We keep walking, and we come before the exhibition of the largest factory of death that has ever been: and I see it all as it would have been, and the picture sinks into my soul… The train pulls up right beside the road, and unloads its human cargo, often the most despised and rejected of the world: the old, the weak, the children. And they are huddled in a mass on the road. And the captain stands there and he points: “You, over there, you, here, you, that way.” And some of them go one way, and some the other. And they are led into the long, low, rectangular buildings, all into one big chamber, perhaps with hooks along the wall. They are told to undress, to take everything off, and they will be able to bathe, to wash themselves, to be cleaned… they did not know that it was not soothing waters that waited them, but burning, choking gas, and afterwards, the flames… and I can see the women, and the clothes piled to the ceiling, and the smoke pouring from the chimneys, and the size of the ovens… and my heart is sick.
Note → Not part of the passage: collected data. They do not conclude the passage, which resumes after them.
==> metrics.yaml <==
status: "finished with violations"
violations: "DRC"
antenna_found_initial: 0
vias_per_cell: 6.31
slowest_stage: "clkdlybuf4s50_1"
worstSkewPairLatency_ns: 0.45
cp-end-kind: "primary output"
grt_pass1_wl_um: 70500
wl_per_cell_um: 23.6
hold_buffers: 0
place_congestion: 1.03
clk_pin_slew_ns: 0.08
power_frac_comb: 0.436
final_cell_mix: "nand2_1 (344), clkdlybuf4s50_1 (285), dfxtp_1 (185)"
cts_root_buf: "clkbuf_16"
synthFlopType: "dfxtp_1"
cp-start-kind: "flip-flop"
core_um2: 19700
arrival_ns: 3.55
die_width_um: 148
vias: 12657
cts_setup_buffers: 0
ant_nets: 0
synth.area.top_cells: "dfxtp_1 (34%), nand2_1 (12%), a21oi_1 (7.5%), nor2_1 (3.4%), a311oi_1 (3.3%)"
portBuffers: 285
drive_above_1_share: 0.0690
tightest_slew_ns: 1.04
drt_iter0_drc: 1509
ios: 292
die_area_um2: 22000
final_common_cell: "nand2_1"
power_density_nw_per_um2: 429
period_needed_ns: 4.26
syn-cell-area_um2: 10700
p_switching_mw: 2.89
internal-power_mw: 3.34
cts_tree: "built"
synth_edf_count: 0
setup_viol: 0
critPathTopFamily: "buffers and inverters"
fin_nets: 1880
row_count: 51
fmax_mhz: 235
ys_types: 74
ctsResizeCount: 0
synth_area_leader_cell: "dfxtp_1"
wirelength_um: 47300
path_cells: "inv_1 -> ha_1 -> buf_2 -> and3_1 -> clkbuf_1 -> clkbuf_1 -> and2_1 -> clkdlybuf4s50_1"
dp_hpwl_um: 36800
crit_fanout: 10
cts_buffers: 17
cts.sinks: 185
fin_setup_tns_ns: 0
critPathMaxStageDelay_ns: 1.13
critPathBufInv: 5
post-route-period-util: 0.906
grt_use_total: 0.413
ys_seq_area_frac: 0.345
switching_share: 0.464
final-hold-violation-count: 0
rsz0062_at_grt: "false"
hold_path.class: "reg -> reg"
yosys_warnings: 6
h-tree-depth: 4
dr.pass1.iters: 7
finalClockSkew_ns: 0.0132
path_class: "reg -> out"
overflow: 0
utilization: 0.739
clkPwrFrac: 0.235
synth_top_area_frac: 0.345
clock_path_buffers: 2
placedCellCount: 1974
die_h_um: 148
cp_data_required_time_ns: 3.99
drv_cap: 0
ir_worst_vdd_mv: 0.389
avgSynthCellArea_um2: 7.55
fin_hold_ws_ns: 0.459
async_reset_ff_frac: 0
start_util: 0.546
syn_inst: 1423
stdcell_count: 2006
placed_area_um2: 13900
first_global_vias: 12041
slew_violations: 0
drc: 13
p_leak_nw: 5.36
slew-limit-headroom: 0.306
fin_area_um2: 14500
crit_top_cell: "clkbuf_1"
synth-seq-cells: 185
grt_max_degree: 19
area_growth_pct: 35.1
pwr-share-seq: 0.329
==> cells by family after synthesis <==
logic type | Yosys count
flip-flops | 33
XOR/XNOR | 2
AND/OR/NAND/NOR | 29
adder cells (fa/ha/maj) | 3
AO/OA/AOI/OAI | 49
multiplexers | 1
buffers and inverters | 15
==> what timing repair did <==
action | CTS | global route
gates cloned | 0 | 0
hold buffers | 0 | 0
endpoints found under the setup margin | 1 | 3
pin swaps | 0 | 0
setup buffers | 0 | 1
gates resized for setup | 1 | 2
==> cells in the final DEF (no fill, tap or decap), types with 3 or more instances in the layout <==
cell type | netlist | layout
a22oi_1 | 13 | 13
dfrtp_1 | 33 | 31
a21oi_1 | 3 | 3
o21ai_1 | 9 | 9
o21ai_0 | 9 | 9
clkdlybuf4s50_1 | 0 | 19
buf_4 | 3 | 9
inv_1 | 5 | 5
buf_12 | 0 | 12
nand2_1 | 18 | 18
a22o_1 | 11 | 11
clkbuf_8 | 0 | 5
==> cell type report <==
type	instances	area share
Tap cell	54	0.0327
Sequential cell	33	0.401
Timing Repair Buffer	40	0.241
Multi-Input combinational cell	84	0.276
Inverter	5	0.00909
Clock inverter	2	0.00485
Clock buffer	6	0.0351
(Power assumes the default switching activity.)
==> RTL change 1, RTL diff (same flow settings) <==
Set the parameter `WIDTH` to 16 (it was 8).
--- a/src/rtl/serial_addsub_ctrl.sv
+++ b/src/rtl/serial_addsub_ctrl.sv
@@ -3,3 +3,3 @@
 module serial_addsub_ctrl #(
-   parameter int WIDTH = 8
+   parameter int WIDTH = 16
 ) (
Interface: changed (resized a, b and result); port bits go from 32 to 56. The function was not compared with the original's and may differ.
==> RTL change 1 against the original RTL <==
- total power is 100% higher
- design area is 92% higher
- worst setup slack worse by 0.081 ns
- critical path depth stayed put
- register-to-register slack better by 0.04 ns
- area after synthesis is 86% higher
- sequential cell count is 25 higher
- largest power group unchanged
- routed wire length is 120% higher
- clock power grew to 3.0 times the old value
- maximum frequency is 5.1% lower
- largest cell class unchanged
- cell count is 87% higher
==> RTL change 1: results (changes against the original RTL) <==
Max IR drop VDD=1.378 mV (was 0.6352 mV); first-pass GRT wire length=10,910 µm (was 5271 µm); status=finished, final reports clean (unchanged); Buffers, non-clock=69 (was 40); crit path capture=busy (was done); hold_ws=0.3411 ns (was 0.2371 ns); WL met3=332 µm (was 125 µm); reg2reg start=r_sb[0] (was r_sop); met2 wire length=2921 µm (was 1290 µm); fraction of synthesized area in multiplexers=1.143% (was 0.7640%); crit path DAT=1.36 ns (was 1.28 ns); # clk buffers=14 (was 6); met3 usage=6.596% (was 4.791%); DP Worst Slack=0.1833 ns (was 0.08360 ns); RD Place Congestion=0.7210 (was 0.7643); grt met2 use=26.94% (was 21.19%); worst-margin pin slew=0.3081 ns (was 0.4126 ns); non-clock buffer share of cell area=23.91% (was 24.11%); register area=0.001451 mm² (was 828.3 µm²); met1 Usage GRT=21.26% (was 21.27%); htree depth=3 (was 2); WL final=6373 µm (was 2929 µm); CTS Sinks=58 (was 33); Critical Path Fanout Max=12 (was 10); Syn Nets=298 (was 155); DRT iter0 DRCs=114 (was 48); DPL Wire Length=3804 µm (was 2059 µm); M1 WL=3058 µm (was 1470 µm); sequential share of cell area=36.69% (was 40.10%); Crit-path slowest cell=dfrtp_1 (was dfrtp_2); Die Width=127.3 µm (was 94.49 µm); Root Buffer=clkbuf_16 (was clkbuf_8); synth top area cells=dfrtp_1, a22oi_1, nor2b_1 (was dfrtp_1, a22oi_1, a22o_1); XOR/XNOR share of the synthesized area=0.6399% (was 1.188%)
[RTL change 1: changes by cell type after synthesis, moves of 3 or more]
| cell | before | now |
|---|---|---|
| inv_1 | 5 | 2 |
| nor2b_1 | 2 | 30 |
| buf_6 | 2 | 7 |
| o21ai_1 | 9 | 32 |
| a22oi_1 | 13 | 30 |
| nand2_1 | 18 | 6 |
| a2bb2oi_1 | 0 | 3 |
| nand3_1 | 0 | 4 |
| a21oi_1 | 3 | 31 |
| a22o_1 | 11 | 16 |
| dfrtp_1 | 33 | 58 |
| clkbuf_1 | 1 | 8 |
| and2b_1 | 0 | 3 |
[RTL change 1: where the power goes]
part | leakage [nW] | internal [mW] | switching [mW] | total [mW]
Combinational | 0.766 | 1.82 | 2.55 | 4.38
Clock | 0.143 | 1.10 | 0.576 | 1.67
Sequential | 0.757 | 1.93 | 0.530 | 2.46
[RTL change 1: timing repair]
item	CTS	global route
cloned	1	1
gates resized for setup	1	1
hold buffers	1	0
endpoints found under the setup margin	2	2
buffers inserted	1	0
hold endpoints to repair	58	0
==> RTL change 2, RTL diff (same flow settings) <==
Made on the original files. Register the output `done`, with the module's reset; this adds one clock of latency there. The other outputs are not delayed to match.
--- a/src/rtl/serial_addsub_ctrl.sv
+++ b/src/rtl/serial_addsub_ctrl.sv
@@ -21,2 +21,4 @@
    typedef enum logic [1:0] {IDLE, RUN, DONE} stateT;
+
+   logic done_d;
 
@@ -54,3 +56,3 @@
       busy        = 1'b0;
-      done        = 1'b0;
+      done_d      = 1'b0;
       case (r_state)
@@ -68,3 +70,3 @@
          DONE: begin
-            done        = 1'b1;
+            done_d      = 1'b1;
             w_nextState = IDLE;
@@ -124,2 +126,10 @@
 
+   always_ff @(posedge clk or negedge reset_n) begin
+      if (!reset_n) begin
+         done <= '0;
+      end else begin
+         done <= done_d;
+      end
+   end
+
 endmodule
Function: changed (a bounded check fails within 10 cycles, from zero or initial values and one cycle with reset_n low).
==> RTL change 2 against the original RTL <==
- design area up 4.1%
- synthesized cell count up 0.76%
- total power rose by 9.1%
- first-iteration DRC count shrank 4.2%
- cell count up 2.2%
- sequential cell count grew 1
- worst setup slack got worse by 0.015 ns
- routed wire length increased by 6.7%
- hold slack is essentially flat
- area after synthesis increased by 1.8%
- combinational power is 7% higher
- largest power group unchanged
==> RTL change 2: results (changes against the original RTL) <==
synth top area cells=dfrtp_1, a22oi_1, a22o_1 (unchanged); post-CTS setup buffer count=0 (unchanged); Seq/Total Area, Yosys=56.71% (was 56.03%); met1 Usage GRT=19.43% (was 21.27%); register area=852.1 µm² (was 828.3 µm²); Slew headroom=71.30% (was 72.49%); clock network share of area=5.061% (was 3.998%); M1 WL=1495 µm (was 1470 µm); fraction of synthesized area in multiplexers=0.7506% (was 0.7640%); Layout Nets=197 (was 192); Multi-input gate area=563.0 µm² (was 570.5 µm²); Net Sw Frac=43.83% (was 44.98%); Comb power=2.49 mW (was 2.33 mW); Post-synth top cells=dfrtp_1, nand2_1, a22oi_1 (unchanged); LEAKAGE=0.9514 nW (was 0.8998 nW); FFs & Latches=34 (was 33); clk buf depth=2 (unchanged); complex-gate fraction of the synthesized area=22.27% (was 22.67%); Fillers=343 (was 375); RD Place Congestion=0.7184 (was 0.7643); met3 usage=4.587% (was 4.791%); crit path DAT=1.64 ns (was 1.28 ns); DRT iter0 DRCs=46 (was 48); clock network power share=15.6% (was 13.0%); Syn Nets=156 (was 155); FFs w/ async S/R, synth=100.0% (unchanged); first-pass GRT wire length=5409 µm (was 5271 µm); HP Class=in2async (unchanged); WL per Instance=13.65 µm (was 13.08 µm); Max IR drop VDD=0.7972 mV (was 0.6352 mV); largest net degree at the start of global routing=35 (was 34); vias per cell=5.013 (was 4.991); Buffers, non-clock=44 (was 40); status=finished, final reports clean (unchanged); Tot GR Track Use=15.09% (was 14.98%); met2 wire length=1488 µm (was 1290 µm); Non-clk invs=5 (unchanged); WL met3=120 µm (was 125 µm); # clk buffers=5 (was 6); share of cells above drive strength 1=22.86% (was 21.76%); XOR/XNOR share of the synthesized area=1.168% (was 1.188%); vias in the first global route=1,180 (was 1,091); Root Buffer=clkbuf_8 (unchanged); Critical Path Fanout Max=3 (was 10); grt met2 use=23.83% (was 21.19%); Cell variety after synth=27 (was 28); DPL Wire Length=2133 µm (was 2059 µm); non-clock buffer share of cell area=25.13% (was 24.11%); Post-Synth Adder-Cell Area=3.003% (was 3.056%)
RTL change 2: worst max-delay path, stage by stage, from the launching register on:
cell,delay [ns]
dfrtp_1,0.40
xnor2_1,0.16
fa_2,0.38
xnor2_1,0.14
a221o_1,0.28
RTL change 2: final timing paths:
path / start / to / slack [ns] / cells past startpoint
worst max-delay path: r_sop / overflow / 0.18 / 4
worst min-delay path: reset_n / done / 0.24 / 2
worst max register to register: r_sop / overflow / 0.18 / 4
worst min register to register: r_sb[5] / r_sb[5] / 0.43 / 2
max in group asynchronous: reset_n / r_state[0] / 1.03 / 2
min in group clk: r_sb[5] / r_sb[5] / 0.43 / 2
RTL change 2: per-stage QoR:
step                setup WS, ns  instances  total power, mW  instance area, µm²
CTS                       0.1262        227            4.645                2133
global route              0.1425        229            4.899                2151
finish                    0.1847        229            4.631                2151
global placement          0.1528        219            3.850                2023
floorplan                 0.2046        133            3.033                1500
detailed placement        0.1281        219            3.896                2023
“It is precisely because sin exists in the world, which "God so loved...that he gave his only Son,"115 that God, who "is love,"116 cannot reveal Himself otherwise than as mercy.” ~ Dives in Misericordia

Quiet. A hush still fills the air, and I think it is bigger than my heart this time, as we finish singing the Chaplet begging for Divine Mercy, and all walk off slowly, cut off from each other, in our own worlds. There is a breeze in the trees, though, I can hear it. And it feels like a cemetery breeze, and the trees look like trees of a graveyard… and my heart is in mourning as at a funeral. It is a funeral, a funeral of millions, and I did not know that it was possible to mourn so deeply for so many… but it is all I can do, and it seems so insufficient, so useless, to witness so much death and pain, and have only sorrow to offer in return…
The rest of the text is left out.